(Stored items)
= Beginning of Section =
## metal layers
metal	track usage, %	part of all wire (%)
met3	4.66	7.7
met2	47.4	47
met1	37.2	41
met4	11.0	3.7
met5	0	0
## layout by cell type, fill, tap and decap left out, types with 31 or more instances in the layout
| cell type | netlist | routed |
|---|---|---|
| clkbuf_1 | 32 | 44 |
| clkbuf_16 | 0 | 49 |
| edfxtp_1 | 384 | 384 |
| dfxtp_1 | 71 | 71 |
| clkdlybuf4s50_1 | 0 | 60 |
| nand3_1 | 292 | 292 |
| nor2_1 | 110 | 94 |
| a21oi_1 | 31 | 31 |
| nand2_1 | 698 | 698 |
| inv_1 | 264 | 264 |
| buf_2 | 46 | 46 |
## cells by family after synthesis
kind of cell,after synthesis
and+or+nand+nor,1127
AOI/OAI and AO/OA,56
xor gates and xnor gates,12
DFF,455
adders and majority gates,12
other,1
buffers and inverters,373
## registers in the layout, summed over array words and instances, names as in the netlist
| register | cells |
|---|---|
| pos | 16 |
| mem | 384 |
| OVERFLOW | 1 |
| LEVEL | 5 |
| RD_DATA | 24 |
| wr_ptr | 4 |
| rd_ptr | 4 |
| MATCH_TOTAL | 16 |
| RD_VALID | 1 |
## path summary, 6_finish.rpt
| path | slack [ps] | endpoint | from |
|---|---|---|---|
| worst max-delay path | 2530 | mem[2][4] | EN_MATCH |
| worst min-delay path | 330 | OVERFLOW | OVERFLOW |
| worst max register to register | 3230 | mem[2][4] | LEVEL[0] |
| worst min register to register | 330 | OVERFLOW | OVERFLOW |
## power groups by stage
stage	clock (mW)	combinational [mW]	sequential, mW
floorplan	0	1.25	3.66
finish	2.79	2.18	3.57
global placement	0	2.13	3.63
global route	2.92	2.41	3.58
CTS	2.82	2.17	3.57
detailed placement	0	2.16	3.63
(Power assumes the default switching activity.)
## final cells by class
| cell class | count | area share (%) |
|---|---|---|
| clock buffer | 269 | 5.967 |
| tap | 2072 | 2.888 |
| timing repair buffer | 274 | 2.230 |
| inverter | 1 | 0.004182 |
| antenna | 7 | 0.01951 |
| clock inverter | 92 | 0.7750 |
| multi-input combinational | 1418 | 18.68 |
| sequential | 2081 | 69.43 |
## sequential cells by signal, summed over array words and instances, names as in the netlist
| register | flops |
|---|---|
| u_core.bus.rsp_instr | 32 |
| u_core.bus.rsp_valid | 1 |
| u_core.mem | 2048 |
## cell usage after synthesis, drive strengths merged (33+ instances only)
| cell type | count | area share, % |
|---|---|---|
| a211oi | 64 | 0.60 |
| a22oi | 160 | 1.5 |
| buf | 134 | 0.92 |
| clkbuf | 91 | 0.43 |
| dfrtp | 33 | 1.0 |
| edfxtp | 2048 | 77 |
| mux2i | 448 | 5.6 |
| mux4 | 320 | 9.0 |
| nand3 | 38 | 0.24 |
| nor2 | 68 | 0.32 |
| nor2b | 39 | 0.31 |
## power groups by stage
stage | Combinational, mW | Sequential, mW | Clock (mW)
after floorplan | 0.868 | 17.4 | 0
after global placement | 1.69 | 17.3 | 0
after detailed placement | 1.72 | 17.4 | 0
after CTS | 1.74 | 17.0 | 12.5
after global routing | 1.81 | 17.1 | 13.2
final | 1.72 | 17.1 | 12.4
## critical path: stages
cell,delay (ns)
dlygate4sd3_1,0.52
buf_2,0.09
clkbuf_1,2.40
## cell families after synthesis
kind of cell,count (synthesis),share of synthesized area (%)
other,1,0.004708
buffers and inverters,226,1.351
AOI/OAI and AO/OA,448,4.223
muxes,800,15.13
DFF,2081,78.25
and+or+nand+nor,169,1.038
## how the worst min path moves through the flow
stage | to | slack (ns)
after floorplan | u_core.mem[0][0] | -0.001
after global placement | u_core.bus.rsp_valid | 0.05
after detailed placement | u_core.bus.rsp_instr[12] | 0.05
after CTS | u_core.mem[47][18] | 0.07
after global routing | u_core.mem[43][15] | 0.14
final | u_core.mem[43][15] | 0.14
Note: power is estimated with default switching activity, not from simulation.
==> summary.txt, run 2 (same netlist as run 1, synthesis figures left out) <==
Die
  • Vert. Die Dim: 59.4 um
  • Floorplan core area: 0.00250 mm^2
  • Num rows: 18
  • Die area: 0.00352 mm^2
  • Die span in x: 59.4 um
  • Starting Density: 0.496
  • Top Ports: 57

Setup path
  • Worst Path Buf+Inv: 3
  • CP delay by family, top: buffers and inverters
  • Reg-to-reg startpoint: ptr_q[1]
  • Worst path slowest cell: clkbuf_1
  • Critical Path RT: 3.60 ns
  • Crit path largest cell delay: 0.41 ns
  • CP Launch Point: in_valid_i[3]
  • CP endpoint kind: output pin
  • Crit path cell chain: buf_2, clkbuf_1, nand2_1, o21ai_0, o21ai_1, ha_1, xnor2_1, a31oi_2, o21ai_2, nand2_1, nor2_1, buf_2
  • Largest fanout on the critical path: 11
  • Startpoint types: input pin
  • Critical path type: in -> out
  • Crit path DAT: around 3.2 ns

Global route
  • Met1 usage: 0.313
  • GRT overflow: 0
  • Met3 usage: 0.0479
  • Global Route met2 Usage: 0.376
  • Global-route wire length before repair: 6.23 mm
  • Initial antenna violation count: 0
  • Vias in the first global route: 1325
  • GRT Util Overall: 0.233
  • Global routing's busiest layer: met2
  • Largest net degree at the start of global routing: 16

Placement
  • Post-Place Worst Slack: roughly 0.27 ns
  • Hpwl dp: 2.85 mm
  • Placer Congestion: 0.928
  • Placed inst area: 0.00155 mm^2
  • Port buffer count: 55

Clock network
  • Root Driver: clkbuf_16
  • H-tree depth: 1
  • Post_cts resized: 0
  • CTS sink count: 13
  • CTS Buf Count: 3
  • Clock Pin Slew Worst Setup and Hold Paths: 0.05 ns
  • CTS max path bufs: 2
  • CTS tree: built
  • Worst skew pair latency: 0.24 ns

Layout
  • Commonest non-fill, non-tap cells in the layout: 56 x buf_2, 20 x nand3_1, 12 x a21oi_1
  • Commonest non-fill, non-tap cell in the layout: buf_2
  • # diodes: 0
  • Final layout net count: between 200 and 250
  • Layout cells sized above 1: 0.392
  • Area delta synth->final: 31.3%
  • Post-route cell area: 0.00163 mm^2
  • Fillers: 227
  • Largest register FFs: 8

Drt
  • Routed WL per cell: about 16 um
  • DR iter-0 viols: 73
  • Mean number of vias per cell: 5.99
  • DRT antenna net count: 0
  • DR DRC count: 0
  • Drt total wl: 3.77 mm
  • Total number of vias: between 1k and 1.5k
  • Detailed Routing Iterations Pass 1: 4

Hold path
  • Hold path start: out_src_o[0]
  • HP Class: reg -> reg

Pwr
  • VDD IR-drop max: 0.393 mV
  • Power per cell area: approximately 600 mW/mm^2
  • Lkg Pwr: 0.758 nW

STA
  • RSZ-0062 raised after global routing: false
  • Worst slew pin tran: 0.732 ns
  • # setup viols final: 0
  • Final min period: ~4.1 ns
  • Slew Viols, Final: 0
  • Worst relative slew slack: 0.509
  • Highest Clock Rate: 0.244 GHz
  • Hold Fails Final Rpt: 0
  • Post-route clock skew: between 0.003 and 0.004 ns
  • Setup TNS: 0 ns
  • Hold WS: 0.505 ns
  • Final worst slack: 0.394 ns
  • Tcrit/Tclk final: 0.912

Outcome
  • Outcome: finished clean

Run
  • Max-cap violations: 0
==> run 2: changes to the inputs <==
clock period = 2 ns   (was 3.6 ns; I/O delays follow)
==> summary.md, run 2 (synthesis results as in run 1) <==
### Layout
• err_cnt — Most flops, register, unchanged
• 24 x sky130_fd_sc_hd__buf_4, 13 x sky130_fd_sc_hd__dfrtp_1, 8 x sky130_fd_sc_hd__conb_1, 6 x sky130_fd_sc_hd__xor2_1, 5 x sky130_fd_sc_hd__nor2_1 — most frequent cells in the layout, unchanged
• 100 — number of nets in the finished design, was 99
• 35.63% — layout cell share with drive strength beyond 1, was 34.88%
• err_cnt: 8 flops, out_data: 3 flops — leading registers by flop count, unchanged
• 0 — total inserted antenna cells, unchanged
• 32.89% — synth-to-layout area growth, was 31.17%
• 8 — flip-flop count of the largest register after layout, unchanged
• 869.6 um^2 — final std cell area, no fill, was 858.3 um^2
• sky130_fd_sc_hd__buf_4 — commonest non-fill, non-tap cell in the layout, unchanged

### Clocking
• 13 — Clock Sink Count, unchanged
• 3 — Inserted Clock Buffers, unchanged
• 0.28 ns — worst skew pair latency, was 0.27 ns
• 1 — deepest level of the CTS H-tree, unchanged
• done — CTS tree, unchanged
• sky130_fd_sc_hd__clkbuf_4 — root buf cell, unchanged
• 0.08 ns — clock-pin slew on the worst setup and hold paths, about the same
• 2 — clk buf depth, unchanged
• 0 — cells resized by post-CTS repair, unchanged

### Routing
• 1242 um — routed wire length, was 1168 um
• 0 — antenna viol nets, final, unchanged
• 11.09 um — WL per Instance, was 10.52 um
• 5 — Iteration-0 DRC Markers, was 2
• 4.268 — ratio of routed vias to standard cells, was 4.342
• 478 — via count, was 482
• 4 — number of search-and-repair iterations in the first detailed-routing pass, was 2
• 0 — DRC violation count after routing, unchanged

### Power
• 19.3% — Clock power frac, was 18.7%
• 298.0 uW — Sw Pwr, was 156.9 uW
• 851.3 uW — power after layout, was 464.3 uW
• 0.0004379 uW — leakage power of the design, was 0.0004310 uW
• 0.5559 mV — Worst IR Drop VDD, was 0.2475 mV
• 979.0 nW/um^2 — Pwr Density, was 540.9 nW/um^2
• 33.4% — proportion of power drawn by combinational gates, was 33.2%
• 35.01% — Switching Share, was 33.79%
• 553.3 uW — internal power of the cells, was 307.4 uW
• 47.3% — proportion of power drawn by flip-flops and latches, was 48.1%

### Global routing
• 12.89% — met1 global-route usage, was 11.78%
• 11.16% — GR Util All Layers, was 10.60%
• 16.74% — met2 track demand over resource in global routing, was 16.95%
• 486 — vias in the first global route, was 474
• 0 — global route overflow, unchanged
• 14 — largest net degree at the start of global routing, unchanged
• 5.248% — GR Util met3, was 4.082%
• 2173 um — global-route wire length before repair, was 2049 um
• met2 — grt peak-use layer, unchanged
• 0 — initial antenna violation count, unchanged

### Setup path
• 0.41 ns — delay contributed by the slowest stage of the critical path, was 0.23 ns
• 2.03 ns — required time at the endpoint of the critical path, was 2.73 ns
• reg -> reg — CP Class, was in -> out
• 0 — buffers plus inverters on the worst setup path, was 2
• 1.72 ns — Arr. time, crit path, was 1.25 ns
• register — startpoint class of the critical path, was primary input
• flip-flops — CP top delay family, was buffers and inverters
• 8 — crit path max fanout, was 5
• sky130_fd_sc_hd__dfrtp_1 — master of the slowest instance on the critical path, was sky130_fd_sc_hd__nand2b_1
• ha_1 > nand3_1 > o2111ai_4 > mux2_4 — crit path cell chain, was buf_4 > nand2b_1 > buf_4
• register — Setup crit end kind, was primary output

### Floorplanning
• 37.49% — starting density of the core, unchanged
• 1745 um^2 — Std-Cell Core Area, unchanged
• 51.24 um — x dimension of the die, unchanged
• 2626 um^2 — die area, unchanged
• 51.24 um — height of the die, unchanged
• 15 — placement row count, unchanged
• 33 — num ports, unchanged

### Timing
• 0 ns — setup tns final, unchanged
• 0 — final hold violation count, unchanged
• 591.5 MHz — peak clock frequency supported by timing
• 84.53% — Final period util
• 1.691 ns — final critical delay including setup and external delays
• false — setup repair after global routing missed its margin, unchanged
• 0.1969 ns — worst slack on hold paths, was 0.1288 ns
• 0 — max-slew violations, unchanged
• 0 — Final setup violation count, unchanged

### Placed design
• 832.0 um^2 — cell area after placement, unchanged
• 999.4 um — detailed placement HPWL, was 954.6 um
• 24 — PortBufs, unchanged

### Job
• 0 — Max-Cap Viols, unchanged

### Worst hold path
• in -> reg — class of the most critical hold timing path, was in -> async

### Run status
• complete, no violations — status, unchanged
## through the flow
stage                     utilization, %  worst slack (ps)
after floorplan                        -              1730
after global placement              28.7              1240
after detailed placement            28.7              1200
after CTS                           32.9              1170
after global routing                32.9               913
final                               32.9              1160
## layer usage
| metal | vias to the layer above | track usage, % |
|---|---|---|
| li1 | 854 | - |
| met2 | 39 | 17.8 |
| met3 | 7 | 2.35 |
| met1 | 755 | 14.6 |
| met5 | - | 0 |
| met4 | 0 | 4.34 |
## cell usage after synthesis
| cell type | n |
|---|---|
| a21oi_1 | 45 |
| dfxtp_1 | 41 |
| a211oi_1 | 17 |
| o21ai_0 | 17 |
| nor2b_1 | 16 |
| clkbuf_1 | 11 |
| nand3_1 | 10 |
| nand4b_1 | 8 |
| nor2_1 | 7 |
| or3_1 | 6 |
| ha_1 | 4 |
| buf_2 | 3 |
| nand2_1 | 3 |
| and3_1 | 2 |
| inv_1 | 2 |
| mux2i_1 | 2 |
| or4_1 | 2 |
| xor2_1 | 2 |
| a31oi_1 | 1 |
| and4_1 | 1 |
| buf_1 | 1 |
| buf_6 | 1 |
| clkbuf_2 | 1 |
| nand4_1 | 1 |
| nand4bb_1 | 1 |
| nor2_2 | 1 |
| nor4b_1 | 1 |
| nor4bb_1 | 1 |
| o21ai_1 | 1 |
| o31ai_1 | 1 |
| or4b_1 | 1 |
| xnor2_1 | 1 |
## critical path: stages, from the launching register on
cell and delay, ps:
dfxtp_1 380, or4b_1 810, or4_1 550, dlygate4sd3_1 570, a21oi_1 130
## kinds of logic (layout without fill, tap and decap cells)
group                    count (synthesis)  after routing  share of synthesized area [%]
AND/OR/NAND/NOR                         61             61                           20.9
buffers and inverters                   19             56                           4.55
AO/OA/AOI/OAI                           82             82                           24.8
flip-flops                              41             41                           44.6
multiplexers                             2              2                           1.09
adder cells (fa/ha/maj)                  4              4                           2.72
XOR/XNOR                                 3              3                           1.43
--- src/flat_wrapper.sv ---
// flat-port wrapper written by rule: the top's interface ports become plain ports
module ps2_rx_flat import ps2_pkg::*;
#(
  parameter int FILTER    = 8,
  parameter int TIMEOUT   = 8192,
  parameter int FIFO_BITS = 3
)
  (clk_sys, reset, ps2_clk, ps2_data, bus_rx_data, bus_rx_valid, bus_rx_overflow, bus_parity_err, bus_frame_err, bus_busy, bus_rx_rd, bus_ovf_clr);
  ps2_rx_if bus_i ();
  input  logic clk_sys;
  input  logic reset;
  input  logic ps2_clk;
  input  logic ps2_data;
  output wire logic [$bits(bus_i.rx_data)-1:0] bus_rx_data;
  output wire logic [$bits(bus_i.rx_valid)-1:0] bus_rx_valid;
  output wire logic [$bits(bus_i.rx_overflow)-1:0] bus_rx_overflow;
  output wire logic [$bits(bus_i.parity_err)-1:0] bus_parity_err;
  output wire logic [$bits(bus_i.frame_err)-1:0] bus_frame_err;
  output wire logic [$bits(bus_i.busy)-1:0] bus_busy;
  input wire logic [$bits(bus_i.rx_rd)-1:0] bus_rx_rd;
  input wire logic [$bits(bus_i.ovf_clr)-1:0] bus_ovf_clr;
  assign bus_rx_data = bus_i.rx_data;
  assign bus_rx_valid = bus_i.rx_valid;
  assign bus_rx_overflow = bus_i.rx_overflow;
  assign bus_parity_err = bus_i.parity_err;
  assign bus_frame_err = bus_i.frame_err;
  assign bus_busy = bus_i.busy;
  assign bus_i.rx_rd = bus_rx_rd;
  assign bus_i.ovf_clr = bus_ovf_clr;
  ps2_rx #(.FILTER(FILTER), .TIMEOUT(TIMEOUT), .FIFO_BITS(FIFO_BITS)) u_core (.clk_sys(clk_sys), .reset(reset), .ps2_clk(ps2_clk), .ps2_data(ps2_data), .bus(bus_i));
endmodule
--- config.mk ---
export PLATFORM = sky130hd
export DESIGN_NAME = ps2_rx_flat
export DESIGN_NICKNAME = d
export VERILOG_FILES = /design/src/rtl/ps2_pkg.sv /design/src/rtl/ps2_rx_if.sv /design/src/rtl/ps2_fifo.sv /design/src/rtl/ps2_rx.sv /design/src/flat_wrapper.sv
export SDC_FILE = /design/constraint.sdc
export NUM_CORES = 1
export LEC_CHECK = 0
export ABC_AREA = 1
export BUFFER_PORTS_ARGS = -buffer_cell sky130_fd_sc_hd__buf_2
export CAP_MARGIN = 5
export CORE_UTILIZATION = 56
export DETAILED_ROUTE_END_ITERATION = 10
export PLACE_DENSITY = 0.76
export SYNTH_ARGS = -nofsm -noshare
export SYNTH_HDL_FRONTEND = slang
export SYNTH_SLANG_ARGS = --single-unit
--- constraint.sdc ---
create_clock -name clk_sys -period 1.8 [get_ports clk_sys]
set_input_delay 0.18 -clock clk_sys [delete_from_list [all_inputs] [get_ports clk_sys]]
set_output_delay 0.18 -clock clk_sys [all_outputs]
set_load 0.01 [all_outputs]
= End of Section =
## TASK
Emit an exact copy of the lines spanning the start of the records to the line containing "kind of cell,after synthesis", inclusive, and no other output.

## FINISHED TASK
## metal layers
metal	track usage, %	part of all wire (%)
met3	4.66	7.7
met2	47.4	47
met1	37.2	41
met4	11.0	3.7
met5	0	0
## layout by cell type, fill, tap and decap left out, types with 31 or more instances in the layout
| cell type | netlist | routed |
|---|---|---|
| clkbuf_1 | 32 | 44 |
| clkbuf_16 | 0 | 49 |
| edfxtp_1 | 384 | 384 |
| dfxtp_1 | 71 | 71 |
| clkdlybuf4s50_1 | 0 | 60 |
| nand3_1 | 292 | 292 |
| nor2_1 | 110 | 94 |
| a21oi_1 | 31 | 31 |
| nand2_1 | 698 | 698 |
| inv_1 | 264 | 264 |
| buf_2 | 46 | 46 |
## cells by family after synthesis
kind of cell,after synthesis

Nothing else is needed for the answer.